[Work required]:
Going through the entries below, work out how many lines have the string "usage" in them. Give the number and nothing more.

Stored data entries
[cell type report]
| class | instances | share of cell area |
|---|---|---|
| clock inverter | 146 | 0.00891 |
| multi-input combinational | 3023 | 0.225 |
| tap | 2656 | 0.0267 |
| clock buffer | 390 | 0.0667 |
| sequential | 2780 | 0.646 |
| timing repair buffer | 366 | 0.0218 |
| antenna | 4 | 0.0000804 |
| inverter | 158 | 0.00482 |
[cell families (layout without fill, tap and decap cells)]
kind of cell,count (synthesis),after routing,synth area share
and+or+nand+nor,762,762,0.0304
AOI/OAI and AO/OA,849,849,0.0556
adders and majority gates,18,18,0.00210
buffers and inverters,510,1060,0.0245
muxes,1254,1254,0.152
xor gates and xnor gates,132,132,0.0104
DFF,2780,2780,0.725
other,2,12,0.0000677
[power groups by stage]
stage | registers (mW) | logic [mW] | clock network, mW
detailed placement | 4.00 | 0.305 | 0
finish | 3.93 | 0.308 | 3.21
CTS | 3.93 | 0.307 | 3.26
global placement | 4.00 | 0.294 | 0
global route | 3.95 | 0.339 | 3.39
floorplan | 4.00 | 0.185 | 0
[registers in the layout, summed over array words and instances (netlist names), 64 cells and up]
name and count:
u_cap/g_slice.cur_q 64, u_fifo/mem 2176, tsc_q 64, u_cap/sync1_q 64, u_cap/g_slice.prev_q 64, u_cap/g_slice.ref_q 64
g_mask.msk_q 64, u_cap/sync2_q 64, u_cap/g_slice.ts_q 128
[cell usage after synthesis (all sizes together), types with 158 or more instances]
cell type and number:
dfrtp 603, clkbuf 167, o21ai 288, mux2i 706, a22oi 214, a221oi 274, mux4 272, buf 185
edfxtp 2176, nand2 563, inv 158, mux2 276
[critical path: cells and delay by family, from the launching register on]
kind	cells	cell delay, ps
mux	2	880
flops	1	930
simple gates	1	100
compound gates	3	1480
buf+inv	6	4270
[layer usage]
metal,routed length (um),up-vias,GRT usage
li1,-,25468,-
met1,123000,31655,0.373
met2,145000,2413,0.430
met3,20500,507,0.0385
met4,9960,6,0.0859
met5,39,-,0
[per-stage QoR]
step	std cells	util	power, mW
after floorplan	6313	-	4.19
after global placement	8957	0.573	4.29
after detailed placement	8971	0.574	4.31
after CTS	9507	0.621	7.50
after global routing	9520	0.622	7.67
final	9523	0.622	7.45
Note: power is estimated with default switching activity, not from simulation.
[src/rtl/sle_pkg.sv]
package sle_pkg;
    // Default geometry of the encoder: word width and scrambler tap distances.
    localparam int unsigned SLE_WORD_W   = 20;
    localparam int unsigned SLE_TAP_NEAR = 4;
    localparam int unsigned SLE_TAP_FAR  = 9;
endpackage

[src/rtl/sle_scramble_chain.sv]
module sle_scramble_chain #(
    parameter int unsigned WORD_W   = sle_pkg::SLE_WORD_W,
    parameter int unsigned TAP_NEAR = sle_pkg::SLE_TAP_NEAR,
    parameter int unsigned TAP_FAR  = sle_pkg::SLE_TAP_FAR
) (
    input  logic [WORD_W-1:0]  plain_i,
    input  logic [TAP_FAR-1:0] hist_i,   // bit 0 earliest, top bit latest
    output logic [WORD_W-1:0]  scr_o,
    output logic [TAP_FAR-1:0] hist_o
);
    localparam int unsigned EXT_W = WORD_W + TAP_FAR;

    // Unrolled feedback: each new scrambled bit sees the ones formed before it.
    always_comb begin : chain
        logic [EXT_W-1:0] ext_v;
        ext_v = '0;
        ext_v[TAP_FAR-1:0] = hist_i;
        for (int i = 0; i < int'(WORD_W); i++) begin
            ext_v[i+TAP_FAR] = plain_i[i]
                             ^ ext_v[i+TAP_FAR-TAP_NEAR]
                             ^ ext_v[i];
        end
        scr_o  = ext_v[EXT_W-1:TAP_FAR];
        hist_o = ext_v[EXT_W-1 -: TAP_FAR];
    end
endmodule

[src/rtl/sle_nrzi_chain.sv]
module sle_nrzi_chain #(
    parameter int unsigned WORD_W = sle_pkg::SLE_WORD_W
) (
    input  logic [WORD_W-1:0] scr_i,
    input  logic              prev_i,   // last line bit of the previous word
    output logic [WORD_W-1:0] line_o
);
    // Running parity: every line bit toggles when its scrambled bit is one.
    always_comb begin : chain
        logic run_v;
        run_v  = prev_i;
        line_o = '0;
        for (int i = 0; i < int'(WORD_W); i++) begin
            run_v     = run_v ^ scr_i[i];
            line_o[i] = run_v;
        end
    end
endmodule

[src/rtl/serial_link_encoder.sv]
module serial_link_encoder #(
    parameter int unsigned WORD_W   = sle_pkg::SLE_WORD_W,
    parameter int unsigned TAP_NEAR = sle_pkg::SLE_TAP_NEAR,
    parameter int unsigned TAP_FAR  = sle_pkg::SLE_TAP_FAR
) (
    input  logic              clk,
    input  logic              rst,
    input  logic              ce,
    input  logic [WORD_W-1:0] din,
    output logic [WORD_W-1:0] dout
);
    typedef struct packed {
        logic [TAP_FAR-1:0] hist;   // last scrambled bits, bit 0 earliest
        logic [WORD_W-1:0]  line;   // registered encoded word
    } enc_state_t;

    enc_state_t         st_d, st_q;
    logic [WORD_W-1:0]  scr_word_d;
    logic [TAP_FAR-1:0] hist_next_d;
    logic [WORD_W-1:0]  line_next_d;

    sle_scramble_chain #(
        .WORD_W  (WORD_W),
        .TAP_NEAR(TAP_NEAR),
        .TAP_FAR (TAP_FAR)
    ) scr_i (
        .plain_i(din),
        .hist_i (st_q.hist),
        .scr_o  (scr_word_d),
        .hist_o (hist_next_d)
    );

    sle_nrzi_chain #(
        .WORD_W(WORD_W)
    ) nrzi_i (
        .scr_i (scr_word_d),
        .prev_i(st_q.line[WORD_W-1]),
        .line_o(line_next_d)
    );

    always_comb begin
        st_d = st_q;
        if (ce) begin
            st_d.hist = hist_next_d;
            st_d.line = line_next_d;
        end
    end

    always_ff @(posedge clk or posedge rst) begin
        if (rst) st_q <= '0;
        else     st_q <= st_d;
    end

    assign dout = st_q.line;

    // Disabled edge leaves everything untouched.
    p_hold_r2: assert property (@(posedge clk) disable iff (rst)
        !ce |=> ($stable(dout) && $stable(st_q.hist)));

    // Undoing the line coding of the new word yields the scrambled word taken.
    p_nrzi_inverse_r4: assert property (@(posedge clk) disable iff (rst)
        ce |=> ((dout ^ {dout[WORD_W-2:0], $past(dout[WORD_W-1])})
                == $past(scr_word_d)));

    // Idle cleared state stays idle.
    p_zero_fixed_r6: assert property (@(posedge clk) disable iff (rst)
        (ce && din == '0 && st_q.hist == '0 && dout[WORD_W-1] == 1'b0)
        |=> (dout == '0));

    generate
        if (WORD_W >= TAP_FAR) begin : g_hist_chk
            // History follows the latest scrambled bits of each enabled word.
            p_hist_track_r3: assert property (@(posedge clk) disable iff (rst)
                ce |=> (st_q.hist == $past(scr_word_d[WORD_W-1 -: TAP_FAR])));
        end
    endgenerate
endmodule

[config.mk]
export PLATFORM = sky130hd
export DESIGN_NAME = serial_link_encoder
export DESIGN_NICKNAME = d
export VERILOG_FILES = /design/src/rtl/sle_pkg.sv /design/src/rtl/sle_scramble_chain.sv /design/src/rtl/sle_nrzi_chain.sv /design/src/rtl/serial_link_encoder.sv
export SDC_FILE = /design/constraint.sdc
export NUM_CORES = 1
export LEC_CHECK = 0
export CAP_MARGIN = 20
export CORE_MARGIN = 5
export CORE_UTILIZATION = 50
export DETAILED_ROUTE_END_ITERATION = 8
export PLACE_DENSITY_LB_ADDON = 0.15
export REMOVE_ABC_BUFFERS = 1
export SKIP_CTS_REPAIR_TIMING = 1
export SYNTH_ARGS = -nofsm -noshare
export SYNTH_HDL_FRONTEND = slang
export SYNTH_SLANG_ARGS = --single-unit
[constraint.sdc]
create_clock -name clk -period 4.35 [get_ports clk]
set_input_delay 0.87 -clock clk [delete_from_list [all_inputs] [get_ports clk]]
set_output_delay 0.87 -clock clk [all_outputs]
set_load 0.01 [all_outputs]
**After elaboration in Yosys (flattened, before gate mapping)**

Index checks and enable logic that the tools add are counted.
W data, S select, Z words.

- Bitwise gates (word level): 60

Operators with widths:

| cell | count |
|---|---|
| $xor A1 B1 Y1 | 60 |

- Register bits: 29
- Input bits: 23
- Output and inout port bits: 20

**Logic depth before layout (Yosys ltp)**

Gate-level depths: netlist of run 1.

- Word-level depth: 22
- Mapped depth: 7

**Hierarchy**

From an unflattened synthesis of run 1, not the netlist that was laid out.

- Cells, all modules: 179
- Area total of the unflattened synthesis: 2366.0 µm²

By module, submodules not included:

| module | cells each | area an instance (µm²) | sequential area each (µm²) | instances |
|---|---|---|---|---|
| serial_link_encoder | 82 | 1271.2 | 725.7 | 1 |
| sle_scramble_chain | 56 | 599.3 | 0.0 | 1 |
| sle_nrzi_chain | 41 | 495.5 | 0.0 | 1 |

**Worst setup path before layout of run 1**

OpenSTA, ideal clock, no wires.

- Kind: input-to-reg
- Start: input port din[2]
- End: register st_q, in the netlist dout[19]
- Cell stages on the path: 6
- Path slack: 1.349 ns
- Setup time: 0.125 ns
- Data arrival time: 2.876 ns
- Cell sequence: xor3_2 > xnor3_1 > xnor3_2 > xnor2_4 > xor3_1 > mux2_2

- Word-level cells in the longest chain between the ends: 20
- Elaborated cells on any way between the ends: 33
- Those cells by class: bitwise (33)

Ends and longest elaborated chain:

| item | RTL line | source |
|---|---|---|
| from (decl) | serial_link_encoder.sv:9 | `input logic [WORD_W-1:0] din,` |
| $xor A1 B1 Y1 (*) | sle_scramble_chain.sv:20 | `^ ext_v[i+TAP_FAR-TAP_NEAR]` |
| $xor A1 B1 Y1 (*) | sle_scramble_chain.sv:21 | `^ ext_v[i];` |
| $xor A1 B1 Y1 (17 in a row) | sle_nrzi_chain.sv:14 | `run_v = run_v ^ scr_i[i];` |
| $xor A1 B1 Y1 (*) | sle_nrzi_chain.sv:14 |  |
| to (signal assigned) | serial_link_encoder.sv:51 | `else st_q <= st_d;` |
| to (decl) | serial_link_encoder.sv:17 | `enc_state_t st_d, st_q;` |

Mark *: on every way between the ends. The rest lies on a longest branch, timed or not.
A chain may end at the register's enable or synchronous reset.

**Worst setup path in the final report of run 1**

- Start: input port din[5]
- End: register st_q, in the netlist dout[19]

- Word-level cells in the longest chain between the ends: 17
- Elaborated cells on any way between the ends: 26
- Those cells by class: bitwise (26)

Ends and longest elaborated chain:

| item | RTL line |
|---|---|
| $xor A1 B1 Y1 (*) | sle_scramble_chain.sv:20 |
| $xor A1 B1 Y1 (*) | sle_scramble_chain.sv:21 |
| $xor A1 B1 Y1 (13 in a row) | sle_nrzi_chain.sv:14 |
| $xor A1 B1 Y1 (*) (2 in a row) | sle_nrzi_chain.sv:14 |

Marked as above.
--- config.mk ---
export PLATFORM = sky130hd
export DESIGN_NAME = adc_mask_ctrl
export DESIGN_NICKNAME = d
export VERILOG_FILES = /design/src/rtl/adc_mask_pkg.sv /design/src/rtl/adc_mask_regs.sv /design/src/rtl/adc_mask_seq.sv /design/src/rtl/adc_mask_bank.sv /design/src/rtl/adc_mask_ctrl.sv
export SDC_FILE = /design/constraint.sdc
export NUM_CORES = 1
export LEC_CHECK = 0
export CELL_PAD_IN_SITES_DETAIL_PLACEMENT = 2
export CELL_PAD_IN_SITES_GLOBAL_PLACEMENT = 2
export CORE_MARGIN = 2
export CORE_UTILIZATION = 25
export DETAILED_ROUTE_END_ITERATION = 10
export PLACE_DENSITY_LB_ADDON = 0.1
export SYNTH_ARGS = -nofsm -noshare
export SYNTH_HDL_FRONTEND = slang
export SYNTH_SLANG_ARGS = --single-unit
--- constraint.sdc ---
create_clock -name clk -period 7.9 [get_ports clk]
set_input_delay 1.58 -clock clk [delete_from_list [all_inputs] [get_ports clk]]
set_output_delay 1.58 -clock clk [all_outputs]
set_load 0.005 [all_outputs]
--- src/rtl/adc_mask_pkg.sv ---
package adc_mask_pkg;
  localparam int unsigned ADDR_W = 12;

  localparam logic [ADDR_W-1:0] A_CONV = 12'h000;
  localparam logic [ADDR_W-1:0] A_PDLY = 12'h004;
  localparam logic [ADDR_W-1:0] A_SWIN = 12'h00C;
  localparam logic [ADDR_W-1:0] A_IEN  = 12'h104;
  localparam logic [ADDR_W-1:0] A_STAT = 12'h10C;
  localparam logic [ADDR_W-1:0] A_IPND = 12'h110;
  localparam logic [ADDR_W-1:0] A_RES  = 12'h120;

  localparam int unsigned START_BIT  = 4;
  localparam int unsigned SINGLE_BIT = 5;
  localparam int unsigned CHAN_W     = 4;

  localparam logic [15:0] PDLY_RST = 16'h0020;
  localparam logic [15:0] SWIN_RST = 16'h000C;

  typedef enum logic [1:0] {PH_IDLE, PH_PWR, PH_SMP, PH_SAR} phase_e;

  // bits enabled by the upper half take the new value, the rest keep theirs
  function automatic logic [15:0] mask_merge(input logic [15:0] cur,
                                             input logic [31:0] wd);
    return (cur & ~wd[31:16]) | (wd[15:0] & wd[31:16]);
  endfunction

  // a phase of length lim ends on count lim-1; lim of zero behaves as one
  function automatic logic phase_last(input logic [15:0] cnt,
                                      input logic [15:0] lim);
    return cnt == ((lim == 16'd0) ? 16'd0 : lim - 16'd1);
  endfunction
endpackage
## config.mk

```make
export PLATFORM = sky130hd
export DESIGN_NAME = addr_latch_colinc
export DESIGN_NICKNAME = d
export VERILOG_FILES = /design/src/rtl/al_pkg.sv /design/src/rtl/al_gate.sv /design/src/rtl/al_field_reg.sv /design/src/rtl/al_col_counter.sv /design/src/rtl/addr_latch_colinc.sv
export SDC_FILE = /design/constraint.sdc
export NUM_CORES = 1
export LEC_CHECK = 0
export ABC_AREA = 1
export CORE_ASPECT_RATIO = 1.2
export CORE_UTILIZATION = 40
export DETAILED_ROUTE_END_ITERATION = 12
export HOLD_SLACK_MARGIN = 0.05
export MAX_ROUTING_LAYER = met4
export PLACE_DENSITY = 0.71
export SETUP_SLACK_MARGIN = 0.3
export SYNTH_ARGS = -nofsm -noshare
export SYNTH_HDL_FRONTEND = slang
export SYNTH_SLANG_ARGS = --single-unit
```

## constraint.sdc

```tcl
create_clock -name clk -period 1.8 [get_ports clk]
set_input_delay 0.27 -clock clk [delete_from_list [all_inputs] [get_ports clk]]
set_output_delay 0.27 -clock clk [all_outputs]
set_load 0.1 [all_outputs]
```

[Completed task]:
3